It was raining heavily on that day, I saw a brown hairy moth sitting the shade of Cashew (Anacardium occidentale) leaf. It had dull yellowish body, pale yellow hindwings and rufous brown forewings with yellowish white patches. I used Canon EOS 5D mark II with Canon EF 100mm f/2.8L Macro IS USM lens using Rayflash on my Canon Speedlite 580EX II
Thanks to Roger C. Kendrick of Hong Kong Moths I could Identify it as Miresa Species of moth belonging to Limacodidae family of moths in the superfamily Zygaenoidea. They are often called slug moths because their caterpillars bear a distant resemblance to slugs. They are also called cup moths because of the shape of their cocoons. They are mostly tropical, but occur worldwide, with about 1000 described species and probably many more as yet undescribed species.
They are small, hairy moths, with reduced or absent mouthparts and fringed wings. They often perch with their abdomens sticking out at 90 degrees from the thorax and wings.

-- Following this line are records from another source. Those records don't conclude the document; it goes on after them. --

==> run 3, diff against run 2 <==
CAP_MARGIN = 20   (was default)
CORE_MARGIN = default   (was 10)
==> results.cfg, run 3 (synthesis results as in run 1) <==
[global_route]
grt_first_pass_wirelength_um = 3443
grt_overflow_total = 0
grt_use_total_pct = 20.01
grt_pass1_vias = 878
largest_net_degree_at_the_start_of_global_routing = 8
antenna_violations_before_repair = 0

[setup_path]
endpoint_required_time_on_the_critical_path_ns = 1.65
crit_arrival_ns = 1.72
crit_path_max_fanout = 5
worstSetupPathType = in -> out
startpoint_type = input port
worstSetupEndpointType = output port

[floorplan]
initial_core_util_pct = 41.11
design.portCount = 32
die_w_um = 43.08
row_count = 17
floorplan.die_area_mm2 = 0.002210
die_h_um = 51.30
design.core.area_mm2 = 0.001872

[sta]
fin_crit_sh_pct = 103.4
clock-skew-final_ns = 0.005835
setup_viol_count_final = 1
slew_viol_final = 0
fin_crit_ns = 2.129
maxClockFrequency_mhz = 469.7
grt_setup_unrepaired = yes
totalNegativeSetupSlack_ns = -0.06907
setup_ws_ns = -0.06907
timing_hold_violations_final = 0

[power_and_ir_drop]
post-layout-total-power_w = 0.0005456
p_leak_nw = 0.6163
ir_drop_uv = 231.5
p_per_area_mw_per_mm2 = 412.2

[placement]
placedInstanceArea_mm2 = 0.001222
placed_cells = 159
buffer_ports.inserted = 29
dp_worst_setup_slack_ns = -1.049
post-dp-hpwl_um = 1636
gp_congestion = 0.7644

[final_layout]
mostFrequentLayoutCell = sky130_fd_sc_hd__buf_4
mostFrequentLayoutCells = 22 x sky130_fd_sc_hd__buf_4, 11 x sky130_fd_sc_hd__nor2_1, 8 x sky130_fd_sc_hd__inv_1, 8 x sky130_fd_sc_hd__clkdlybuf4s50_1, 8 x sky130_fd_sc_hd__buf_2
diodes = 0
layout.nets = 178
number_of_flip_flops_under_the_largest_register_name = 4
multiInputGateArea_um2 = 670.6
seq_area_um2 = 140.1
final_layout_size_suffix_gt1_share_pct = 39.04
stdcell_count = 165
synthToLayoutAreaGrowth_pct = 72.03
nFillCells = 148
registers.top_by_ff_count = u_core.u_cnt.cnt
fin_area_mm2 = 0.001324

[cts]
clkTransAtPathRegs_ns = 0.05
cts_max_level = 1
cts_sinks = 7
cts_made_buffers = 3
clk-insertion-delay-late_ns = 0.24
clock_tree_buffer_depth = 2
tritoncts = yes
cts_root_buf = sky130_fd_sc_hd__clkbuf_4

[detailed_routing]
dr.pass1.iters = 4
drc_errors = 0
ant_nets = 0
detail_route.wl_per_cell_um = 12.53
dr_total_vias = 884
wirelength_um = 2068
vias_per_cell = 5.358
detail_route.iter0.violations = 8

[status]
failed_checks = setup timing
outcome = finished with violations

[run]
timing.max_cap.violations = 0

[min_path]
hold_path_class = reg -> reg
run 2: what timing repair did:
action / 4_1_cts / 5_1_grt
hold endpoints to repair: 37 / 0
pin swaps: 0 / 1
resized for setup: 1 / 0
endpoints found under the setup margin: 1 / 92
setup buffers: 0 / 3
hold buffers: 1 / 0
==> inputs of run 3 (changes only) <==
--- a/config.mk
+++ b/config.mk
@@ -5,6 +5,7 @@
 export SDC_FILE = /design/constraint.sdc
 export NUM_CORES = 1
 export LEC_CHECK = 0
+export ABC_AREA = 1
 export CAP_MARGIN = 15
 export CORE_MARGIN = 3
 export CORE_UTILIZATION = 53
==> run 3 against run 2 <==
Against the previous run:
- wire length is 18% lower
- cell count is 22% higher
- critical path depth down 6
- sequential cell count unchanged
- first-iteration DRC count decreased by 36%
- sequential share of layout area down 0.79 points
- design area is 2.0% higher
## src/rtl/image_rom_arbiter.sv

```systemverilog
// image_rom_arbiter: shares the single-port Image block RAM between the VGA fetch path (port 0)
// and the sprite/game path (port 1). Build option IMG_ARB_STARVE_GUARD_EN adds the port-1 starvation guard.
module image_rom_arbiter #(
    parameter int unsigned AW         = 19,
    parameter int unsigned DW         = 12,
    parameter int unsigned RD_LAT     = 1,
    parameter int unsigned STARVE_MAX = 8
) (
    input  logic          clk,
    input  logic          rst_n,
    input  logic          p0_req,
    input  logic [AW-1:0] p0_addr,
    output logic          p0_gnt,
    output logic          p0_rvalid,
    output logic [DW-1:0] p0_rdata,
    input  logic          p1_req,
    input  logic          p1_we,
    input  logic [AW-1:0] p1_addr,
    input  logic [DW-1:0] p1_wdata,
    output logic          p1_gnt,
    output logic          p1_rvalid,
    output logic [DW-1:0] p1_rdata,
    output logic          rom_wea,
    output logic [AW-1:0] rom_addra,
    output logic [DW-1:0] rom_dina,
    input  logic [DW-1:0] rom_douta
);
    localparam int unsigned TAG_D = RD_LAT + 1;

    if (RD_LAT < 1 || RD_LAT > 3 || STARVE_MAX < 1) begin : g_bad_param
        $error("image_rom_arbiter: RD_LAT must be 1..3 and STARVE_MAX at least 1");
    end

`ifdef IMG_ARB_STARVE_GUARD_EN
    localparam int unsigned CW = $clog2(STARVE_MAX + 1);

    typedef enum logic {
        ST_NORMAL = 1'b0,
        ST_FORCE1 = 1'b1
    } state_e;

    state_e        r_state;
    state_e        w_state_nxt;
    logic [CW-1:0] r_starve_cnt;
    logic [CW-1:0] w_starve_nxt;

    always_ff @(posedge clk or negedge rst_n) begin
        if (!rst_n) begin
            r_state      <= ST_NORMAL;
            r_starve_cnt <= '0;
        end else begin
            r_state      <= w_state_nxt;
            r_starve_cnt <= w_starve_nxt;
        end
    end

    // Counts consecutive denied port-1 cycles, saturating at STARVE_MAX
    always_comb begin
        w_starve_nxt = r_starve_cnt;
        if (!p1_req || p1_gnt) begin
            w_starve_nxt = '0;
        end else if (r_starve_cnt != CW'(STARVE_MAX)) begin
            w_starve_nxt = r_starve_cnt + CW'(1);
        end
    end

    // Enter FORCE1 in the same cycle the counter lands on STARVE_MAX so the forced slot
    // follows exactly STARVE_MAX denials
    always_comb begin
        w_state_nxt = r_state;
        case (r_state)
            ST_NORMAL: if (w_starve_nxt == CW'(STARVE_MAX)) w_state_nxt = ST_FORCE1;
            ST_FORCE1: w_state_nxt = ST_NORMAL;
            default:   w_state_nxt = ST_NORMAL;
        endcase
    end

    always_comb begin
        p0_gnt = 1'b0;
        p1_gnt = 1'b0;
        case (r_state)
            ST_FORCE1: p1_gnt = p1_req;
            default: begin
                p0_gnt = p0_req;
                p1_gnt = p1_req & ~p0_req;
            end
        endcase
    end
`else
    always_comb begin
        p0_gnt = p0_req;
        p1_gnt = p1_req & ~p0_req;
    end
`endif

    logic             w_rd0;
    logic             w_rd1;
    logic [TAG_D-1:0] r_v0;
    logic [TAG_D-1:0] r_v1;
    logic             r_wea;
    logic [AW-1:0]    r_addra;
    logic [DW-1:0]    r_dina;

    assign w_rd0 = p0_gnt;
    assign w_rd1 = p1_gnt & ~p1_we;

    // Memory-side issue register; address holds when idle
    always_ff @(posedge clk or negedge rst_n) begin
        if (!rst_n) begin
            r_wea   <= 1'b0;
            r_addra <= '0;
            r_dina  <= '0;
        end else if (p0_gnt) begin
            r_wea   <= 1'b0;
            r_addra <= p0_addr;
            r_dina  <= '0;
        end else if (p1_gnt) begin
            r_wea   <= p1_we;
            r_addra <= p1_addr;
            r_dina  <= p1_wdata;
        end else begin
            r_wea   <= 1'b0;
        end
    end

    // Per-owner valid shift registers form the {valid, owner} tag pipeline
    always_ff @(posedge clk or negedge rst_n) begin
        if (!rst_n) begin
            r_v0 <= '0;
            r_v1 <= '0;
        end else begin
            r_v0 <= {r_v0[TAG_D-2:0], w_rd0};
            r_v1 <= {r_v1[TAG_D-2:0], w_rd1};
        end
    end

    assign p0_rvalid = r_v0[TAG_D-1];
    assign p1_rvalid = r_v1[TAG_D-1];
    assign p0_rdata  = rom_douta;
    assign p1_rdata  = rom_douta;
    assign rom_wea   = r_wea;
    assign rom_addra = r_addra;
    assign rom_dina  = r_dina;

endmodule

```
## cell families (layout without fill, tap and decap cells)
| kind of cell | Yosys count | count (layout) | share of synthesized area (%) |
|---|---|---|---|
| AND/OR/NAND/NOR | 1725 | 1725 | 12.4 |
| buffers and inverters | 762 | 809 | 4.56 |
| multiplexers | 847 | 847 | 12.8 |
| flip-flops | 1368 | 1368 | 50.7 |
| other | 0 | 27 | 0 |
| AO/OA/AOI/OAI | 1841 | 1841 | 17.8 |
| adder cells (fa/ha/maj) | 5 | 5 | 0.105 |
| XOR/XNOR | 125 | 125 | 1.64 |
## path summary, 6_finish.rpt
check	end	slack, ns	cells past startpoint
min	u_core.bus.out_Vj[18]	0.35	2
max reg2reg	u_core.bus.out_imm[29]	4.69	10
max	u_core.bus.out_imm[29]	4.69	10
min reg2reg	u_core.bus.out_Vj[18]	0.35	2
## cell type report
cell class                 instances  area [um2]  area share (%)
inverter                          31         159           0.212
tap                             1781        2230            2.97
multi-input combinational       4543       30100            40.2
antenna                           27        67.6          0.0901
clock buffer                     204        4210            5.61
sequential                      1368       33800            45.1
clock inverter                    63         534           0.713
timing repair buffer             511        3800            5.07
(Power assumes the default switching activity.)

Caterpillars of these moths are typically very flattened, and instead of prolegs they have suckers. The thoracic legs are reduced, but always present and they locomote by rolling waves rather than walking with individual prolegs. They even use a lubricant, a kind of liquified silk to move on.
The Limacodidae are perhaps best known for their slug-like larvae, sometimes smooth, but usually invested with urticating spines that can cause profound irritation to the skin, leading to their common name of ‘nettle-grubs’. The larvae of most species appear to be polyphagous, feeding on a wide range of plant families. No obvious examples of specificity have been located.
The Limacodidae family larvae attack a wide variety of crops, mainly trees and shrubs such as coconut palm (Elaeis, Cocos), banana (Musa, Musaceae), coffee (Coffea, Rubiaceae), tea (Camellia, Theaceae), cocoa (Theobroma, Sterculiaceae), Citrus various (Rutaceae), mango (Mangifera, Anacardiaceae), and rambutan (Nephelium, Sapindaceae).